§ What is expected: Every line below that holds the string "instances" should be copied out.

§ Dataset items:

* * * * * * *

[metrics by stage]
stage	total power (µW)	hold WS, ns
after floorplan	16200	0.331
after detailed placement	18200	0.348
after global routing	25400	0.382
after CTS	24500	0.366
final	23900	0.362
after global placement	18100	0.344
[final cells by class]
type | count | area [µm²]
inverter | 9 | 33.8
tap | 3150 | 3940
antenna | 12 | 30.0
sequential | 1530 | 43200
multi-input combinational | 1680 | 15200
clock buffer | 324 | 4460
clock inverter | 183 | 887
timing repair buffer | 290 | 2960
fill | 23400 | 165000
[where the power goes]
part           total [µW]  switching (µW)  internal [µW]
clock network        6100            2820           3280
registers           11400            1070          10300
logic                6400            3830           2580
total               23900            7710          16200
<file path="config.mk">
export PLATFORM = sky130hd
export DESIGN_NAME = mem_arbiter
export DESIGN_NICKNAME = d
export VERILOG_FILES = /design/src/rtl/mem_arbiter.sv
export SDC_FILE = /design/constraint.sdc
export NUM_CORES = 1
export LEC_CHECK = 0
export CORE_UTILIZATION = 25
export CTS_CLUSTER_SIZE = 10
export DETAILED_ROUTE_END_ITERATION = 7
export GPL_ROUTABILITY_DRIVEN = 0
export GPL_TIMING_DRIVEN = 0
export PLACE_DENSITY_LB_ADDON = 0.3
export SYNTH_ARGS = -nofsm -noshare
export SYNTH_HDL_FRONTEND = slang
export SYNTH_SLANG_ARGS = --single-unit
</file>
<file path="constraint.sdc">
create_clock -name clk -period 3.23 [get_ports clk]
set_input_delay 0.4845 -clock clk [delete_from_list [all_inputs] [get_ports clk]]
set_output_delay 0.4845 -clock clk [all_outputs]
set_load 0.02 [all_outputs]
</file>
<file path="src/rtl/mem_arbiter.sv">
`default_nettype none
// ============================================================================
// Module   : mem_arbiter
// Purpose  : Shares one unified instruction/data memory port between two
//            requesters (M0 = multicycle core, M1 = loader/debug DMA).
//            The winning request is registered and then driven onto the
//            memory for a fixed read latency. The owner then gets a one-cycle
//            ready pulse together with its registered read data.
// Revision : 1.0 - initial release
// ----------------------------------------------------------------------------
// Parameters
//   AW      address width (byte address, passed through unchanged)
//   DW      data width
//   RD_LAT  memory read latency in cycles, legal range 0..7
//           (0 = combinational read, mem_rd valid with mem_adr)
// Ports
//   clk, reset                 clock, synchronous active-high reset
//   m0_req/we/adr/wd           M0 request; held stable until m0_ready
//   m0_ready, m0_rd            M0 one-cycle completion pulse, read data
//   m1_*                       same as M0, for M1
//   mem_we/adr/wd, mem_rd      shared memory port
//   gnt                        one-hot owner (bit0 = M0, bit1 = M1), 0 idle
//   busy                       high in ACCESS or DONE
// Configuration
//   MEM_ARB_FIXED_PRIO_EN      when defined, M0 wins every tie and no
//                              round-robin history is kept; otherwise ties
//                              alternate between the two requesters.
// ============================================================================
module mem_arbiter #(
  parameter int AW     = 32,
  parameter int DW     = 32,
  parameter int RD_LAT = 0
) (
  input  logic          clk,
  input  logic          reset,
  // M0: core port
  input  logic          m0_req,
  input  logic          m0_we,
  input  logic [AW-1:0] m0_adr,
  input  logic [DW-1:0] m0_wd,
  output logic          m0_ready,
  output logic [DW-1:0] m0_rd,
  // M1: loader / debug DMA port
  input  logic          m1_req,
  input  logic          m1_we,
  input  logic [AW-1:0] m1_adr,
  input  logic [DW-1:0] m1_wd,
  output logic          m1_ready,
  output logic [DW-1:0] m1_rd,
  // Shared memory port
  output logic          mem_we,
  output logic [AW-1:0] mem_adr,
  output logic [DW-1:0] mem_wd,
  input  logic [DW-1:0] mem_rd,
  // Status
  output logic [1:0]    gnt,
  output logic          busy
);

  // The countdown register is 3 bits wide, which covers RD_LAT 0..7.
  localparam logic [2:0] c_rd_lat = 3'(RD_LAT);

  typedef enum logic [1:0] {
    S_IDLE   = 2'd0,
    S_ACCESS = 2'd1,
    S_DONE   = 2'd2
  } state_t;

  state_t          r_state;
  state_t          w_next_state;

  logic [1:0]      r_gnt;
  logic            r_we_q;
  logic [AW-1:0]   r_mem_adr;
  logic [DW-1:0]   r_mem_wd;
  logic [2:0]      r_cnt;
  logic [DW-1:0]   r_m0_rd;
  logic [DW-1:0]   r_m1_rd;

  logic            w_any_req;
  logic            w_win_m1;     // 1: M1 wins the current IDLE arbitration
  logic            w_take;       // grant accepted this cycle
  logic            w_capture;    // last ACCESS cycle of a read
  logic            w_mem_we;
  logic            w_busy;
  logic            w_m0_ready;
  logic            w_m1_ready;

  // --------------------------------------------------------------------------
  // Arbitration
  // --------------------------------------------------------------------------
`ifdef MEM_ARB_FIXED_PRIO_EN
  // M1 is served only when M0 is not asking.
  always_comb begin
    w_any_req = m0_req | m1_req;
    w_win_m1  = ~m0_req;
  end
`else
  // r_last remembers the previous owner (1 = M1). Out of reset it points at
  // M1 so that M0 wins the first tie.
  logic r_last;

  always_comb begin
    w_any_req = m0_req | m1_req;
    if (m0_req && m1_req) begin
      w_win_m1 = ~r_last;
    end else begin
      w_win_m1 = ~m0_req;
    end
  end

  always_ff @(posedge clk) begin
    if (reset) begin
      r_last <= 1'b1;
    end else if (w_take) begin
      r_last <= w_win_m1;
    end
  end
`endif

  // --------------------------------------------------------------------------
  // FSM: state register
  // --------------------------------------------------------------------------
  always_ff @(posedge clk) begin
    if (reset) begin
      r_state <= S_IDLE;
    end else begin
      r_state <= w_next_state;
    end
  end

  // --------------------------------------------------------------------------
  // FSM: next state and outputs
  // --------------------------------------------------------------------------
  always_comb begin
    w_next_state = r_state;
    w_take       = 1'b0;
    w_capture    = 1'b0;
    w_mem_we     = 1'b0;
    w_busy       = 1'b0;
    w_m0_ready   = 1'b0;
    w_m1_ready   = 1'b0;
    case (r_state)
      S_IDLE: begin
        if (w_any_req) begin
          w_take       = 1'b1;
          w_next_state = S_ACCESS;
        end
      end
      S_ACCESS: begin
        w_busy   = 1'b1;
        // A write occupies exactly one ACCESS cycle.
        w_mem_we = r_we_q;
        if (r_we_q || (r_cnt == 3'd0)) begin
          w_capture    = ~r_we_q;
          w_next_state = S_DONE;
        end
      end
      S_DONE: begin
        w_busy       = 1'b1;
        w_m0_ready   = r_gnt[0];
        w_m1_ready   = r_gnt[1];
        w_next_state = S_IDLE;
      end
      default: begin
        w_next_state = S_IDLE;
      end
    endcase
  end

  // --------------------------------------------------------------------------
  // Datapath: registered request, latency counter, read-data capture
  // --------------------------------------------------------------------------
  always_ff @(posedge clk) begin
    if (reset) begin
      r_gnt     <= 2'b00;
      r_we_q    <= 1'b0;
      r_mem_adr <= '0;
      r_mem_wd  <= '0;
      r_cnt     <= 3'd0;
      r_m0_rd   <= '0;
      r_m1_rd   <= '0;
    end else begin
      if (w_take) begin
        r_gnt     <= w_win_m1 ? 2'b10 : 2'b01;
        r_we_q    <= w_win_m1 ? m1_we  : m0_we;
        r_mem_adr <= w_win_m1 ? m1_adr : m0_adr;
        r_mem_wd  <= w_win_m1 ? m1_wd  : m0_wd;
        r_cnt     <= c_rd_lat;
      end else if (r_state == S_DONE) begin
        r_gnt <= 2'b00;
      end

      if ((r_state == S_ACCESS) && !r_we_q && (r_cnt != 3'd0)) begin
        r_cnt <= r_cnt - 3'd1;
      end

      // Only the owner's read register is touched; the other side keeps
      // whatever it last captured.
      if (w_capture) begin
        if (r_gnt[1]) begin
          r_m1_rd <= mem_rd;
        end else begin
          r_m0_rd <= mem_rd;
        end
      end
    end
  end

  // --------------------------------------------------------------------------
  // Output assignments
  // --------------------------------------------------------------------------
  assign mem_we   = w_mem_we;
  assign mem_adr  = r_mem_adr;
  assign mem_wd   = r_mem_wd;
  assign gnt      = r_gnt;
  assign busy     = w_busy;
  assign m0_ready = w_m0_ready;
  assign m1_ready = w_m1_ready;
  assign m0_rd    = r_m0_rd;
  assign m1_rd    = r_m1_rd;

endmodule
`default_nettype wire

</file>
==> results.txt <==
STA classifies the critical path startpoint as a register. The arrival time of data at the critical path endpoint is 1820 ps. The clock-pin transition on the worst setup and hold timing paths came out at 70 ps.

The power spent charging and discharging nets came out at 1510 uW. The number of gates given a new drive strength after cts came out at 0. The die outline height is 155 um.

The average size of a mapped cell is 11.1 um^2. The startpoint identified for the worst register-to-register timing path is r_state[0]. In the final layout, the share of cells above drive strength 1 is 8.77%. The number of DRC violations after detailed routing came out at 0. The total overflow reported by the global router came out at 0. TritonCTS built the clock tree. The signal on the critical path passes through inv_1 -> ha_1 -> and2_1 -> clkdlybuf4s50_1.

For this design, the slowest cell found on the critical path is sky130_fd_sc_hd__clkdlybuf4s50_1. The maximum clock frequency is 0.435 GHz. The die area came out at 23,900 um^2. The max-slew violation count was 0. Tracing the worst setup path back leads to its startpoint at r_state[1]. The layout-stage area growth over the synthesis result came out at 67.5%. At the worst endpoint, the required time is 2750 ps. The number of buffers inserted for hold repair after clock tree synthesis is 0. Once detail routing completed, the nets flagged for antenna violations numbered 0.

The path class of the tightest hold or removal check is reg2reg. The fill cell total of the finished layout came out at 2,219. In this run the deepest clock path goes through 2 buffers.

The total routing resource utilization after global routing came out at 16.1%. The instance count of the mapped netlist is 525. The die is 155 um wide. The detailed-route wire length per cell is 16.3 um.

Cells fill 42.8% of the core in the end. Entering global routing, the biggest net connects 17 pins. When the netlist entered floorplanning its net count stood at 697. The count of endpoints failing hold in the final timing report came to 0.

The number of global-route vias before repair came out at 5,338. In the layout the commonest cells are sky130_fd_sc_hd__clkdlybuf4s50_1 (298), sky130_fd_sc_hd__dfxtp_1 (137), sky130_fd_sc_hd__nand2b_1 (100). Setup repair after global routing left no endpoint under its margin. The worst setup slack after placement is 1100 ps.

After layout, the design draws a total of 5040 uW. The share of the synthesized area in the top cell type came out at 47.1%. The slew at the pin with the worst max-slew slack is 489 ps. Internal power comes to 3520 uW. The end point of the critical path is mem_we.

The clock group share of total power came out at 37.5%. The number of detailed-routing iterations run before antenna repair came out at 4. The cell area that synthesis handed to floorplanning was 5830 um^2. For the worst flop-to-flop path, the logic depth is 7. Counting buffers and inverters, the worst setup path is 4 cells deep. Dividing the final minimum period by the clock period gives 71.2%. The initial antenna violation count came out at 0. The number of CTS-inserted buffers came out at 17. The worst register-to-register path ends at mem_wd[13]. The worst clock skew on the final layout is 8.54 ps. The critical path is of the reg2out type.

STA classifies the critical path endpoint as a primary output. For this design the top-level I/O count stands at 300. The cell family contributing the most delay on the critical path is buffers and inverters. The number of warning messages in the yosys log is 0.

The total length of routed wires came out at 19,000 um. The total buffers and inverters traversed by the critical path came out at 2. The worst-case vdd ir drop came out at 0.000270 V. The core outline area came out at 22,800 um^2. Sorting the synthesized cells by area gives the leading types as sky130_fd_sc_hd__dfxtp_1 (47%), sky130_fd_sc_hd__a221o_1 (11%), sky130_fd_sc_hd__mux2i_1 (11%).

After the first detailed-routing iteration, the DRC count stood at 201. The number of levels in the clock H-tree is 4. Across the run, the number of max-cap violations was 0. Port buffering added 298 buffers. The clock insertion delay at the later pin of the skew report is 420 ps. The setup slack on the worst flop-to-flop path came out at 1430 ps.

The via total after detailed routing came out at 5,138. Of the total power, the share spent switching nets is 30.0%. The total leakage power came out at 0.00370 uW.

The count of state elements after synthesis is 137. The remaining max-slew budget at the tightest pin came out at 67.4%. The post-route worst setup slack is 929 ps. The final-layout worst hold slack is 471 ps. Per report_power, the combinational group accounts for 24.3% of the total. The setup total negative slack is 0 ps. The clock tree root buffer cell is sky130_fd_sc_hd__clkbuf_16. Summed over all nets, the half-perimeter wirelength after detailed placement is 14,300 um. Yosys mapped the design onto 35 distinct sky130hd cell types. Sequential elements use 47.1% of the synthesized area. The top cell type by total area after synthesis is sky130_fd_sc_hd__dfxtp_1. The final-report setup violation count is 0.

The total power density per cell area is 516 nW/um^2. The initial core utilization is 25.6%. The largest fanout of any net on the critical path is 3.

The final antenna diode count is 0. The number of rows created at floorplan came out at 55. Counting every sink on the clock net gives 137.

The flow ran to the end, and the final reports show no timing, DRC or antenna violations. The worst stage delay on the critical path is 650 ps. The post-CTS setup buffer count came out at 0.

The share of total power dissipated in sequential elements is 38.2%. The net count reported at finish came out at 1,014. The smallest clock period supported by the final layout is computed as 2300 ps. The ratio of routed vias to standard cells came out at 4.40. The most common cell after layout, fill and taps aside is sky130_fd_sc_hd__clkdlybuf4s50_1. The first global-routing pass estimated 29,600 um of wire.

* * * * * * *

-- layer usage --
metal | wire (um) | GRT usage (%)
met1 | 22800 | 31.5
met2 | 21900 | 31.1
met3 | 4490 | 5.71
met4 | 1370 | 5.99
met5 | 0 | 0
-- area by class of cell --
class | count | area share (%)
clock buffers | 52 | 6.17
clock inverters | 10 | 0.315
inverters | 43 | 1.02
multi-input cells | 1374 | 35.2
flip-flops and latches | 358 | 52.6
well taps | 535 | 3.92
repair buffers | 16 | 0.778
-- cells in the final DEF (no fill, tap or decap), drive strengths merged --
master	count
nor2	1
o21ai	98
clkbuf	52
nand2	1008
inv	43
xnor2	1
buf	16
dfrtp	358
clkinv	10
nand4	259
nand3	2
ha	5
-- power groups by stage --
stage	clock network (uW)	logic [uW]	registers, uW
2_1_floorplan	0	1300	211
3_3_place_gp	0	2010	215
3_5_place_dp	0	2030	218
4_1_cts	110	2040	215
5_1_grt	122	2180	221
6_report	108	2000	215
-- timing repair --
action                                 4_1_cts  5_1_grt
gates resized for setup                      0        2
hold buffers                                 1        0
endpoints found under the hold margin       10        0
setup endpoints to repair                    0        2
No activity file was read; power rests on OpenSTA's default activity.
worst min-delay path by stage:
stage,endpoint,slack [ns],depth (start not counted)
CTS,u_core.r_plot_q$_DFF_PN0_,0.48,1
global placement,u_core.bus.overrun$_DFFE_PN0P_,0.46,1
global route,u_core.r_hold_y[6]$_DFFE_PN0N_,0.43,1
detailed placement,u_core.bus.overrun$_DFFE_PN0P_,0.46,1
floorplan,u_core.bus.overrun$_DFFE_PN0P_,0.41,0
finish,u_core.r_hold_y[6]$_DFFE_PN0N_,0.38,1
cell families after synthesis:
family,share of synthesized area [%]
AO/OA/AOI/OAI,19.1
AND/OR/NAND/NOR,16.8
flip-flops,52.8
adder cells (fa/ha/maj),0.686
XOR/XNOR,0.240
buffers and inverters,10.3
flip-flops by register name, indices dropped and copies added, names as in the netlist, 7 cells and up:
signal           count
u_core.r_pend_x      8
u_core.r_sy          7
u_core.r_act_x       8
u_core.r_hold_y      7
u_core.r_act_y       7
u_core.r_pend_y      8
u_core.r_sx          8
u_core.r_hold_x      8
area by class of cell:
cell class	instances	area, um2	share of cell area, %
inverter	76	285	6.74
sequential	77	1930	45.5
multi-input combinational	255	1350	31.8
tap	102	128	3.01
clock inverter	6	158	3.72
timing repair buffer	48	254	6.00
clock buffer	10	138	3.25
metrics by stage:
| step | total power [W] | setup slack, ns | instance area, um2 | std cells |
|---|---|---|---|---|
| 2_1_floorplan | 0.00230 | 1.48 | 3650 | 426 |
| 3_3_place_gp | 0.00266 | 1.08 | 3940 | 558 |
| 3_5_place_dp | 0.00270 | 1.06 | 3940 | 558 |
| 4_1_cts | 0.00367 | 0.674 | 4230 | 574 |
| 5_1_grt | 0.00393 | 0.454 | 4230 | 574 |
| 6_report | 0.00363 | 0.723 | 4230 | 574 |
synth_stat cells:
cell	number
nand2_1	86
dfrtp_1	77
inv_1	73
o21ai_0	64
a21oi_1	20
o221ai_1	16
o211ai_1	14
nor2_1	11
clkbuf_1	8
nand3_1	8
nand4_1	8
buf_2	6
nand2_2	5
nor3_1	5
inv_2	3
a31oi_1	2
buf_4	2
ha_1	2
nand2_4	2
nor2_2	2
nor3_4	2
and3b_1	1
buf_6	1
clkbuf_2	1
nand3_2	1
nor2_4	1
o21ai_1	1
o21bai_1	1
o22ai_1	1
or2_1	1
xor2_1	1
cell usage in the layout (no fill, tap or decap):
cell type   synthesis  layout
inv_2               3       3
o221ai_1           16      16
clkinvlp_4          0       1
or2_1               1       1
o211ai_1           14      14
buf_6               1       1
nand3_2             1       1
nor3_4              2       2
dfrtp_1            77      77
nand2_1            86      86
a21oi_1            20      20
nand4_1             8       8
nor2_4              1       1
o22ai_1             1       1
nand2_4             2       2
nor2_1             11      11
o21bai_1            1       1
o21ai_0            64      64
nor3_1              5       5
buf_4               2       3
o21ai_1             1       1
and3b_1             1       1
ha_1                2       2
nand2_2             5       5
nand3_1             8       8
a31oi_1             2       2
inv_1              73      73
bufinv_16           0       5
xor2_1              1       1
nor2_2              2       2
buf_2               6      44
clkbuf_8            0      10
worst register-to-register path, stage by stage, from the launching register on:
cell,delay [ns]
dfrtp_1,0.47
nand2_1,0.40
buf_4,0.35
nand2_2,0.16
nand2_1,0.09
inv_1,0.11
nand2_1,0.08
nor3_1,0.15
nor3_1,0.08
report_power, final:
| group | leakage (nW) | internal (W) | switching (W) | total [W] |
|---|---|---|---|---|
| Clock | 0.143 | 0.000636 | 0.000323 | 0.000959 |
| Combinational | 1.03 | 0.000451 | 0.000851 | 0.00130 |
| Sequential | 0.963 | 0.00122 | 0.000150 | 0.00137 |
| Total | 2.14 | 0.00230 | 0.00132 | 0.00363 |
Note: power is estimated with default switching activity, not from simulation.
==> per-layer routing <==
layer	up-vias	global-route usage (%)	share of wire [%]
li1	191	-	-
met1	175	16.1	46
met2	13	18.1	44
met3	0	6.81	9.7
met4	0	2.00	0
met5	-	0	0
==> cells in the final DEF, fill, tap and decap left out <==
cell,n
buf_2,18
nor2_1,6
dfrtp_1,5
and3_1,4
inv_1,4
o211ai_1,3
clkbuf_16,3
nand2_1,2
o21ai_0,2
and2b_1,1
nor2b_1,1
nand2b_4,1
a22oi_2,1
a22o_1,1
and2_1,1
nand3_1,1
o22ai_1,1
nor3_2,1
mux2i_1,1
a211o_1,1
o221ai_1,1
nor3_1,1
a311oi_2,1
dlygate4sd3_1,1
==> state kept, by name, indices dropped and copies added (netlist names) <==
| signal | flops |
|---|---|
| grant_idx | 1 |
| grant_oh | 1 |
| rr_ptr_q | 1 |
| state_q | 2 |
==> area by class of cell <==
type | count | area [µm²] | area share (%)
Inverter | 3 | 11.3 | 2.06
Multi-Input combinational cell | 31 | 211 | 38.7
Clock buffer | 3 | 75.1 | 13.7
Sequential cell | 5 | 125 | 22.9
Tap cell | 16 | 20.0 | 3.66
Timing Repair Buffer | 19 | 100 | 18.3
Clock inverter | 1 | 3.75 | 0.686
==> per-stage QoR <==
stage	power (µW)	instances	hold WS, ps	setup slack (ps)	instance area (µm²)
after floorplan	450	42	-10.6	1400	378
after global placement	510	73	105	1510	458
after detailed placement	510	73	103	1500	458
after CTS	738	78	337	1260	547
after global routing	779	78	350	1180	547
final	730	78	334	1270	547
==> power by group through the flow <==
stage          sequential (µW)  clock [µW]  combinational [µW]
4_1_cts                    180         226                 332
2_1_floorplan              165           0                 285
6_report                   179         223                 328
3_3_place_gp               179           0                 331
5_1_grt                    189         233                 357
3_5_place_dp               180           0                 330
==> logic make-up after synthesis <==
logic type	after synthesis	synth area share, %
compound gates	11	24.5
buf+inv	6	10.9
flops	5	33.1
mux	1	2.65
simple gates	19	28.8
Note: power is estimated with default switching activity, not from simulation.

* * * * * * *

§ Response for this exercise:
cell class	instances	area, um2	share of cell area, %
stage	power (µW)	instances	hold WS, ps	setup slack (ps)	instance area (µm²)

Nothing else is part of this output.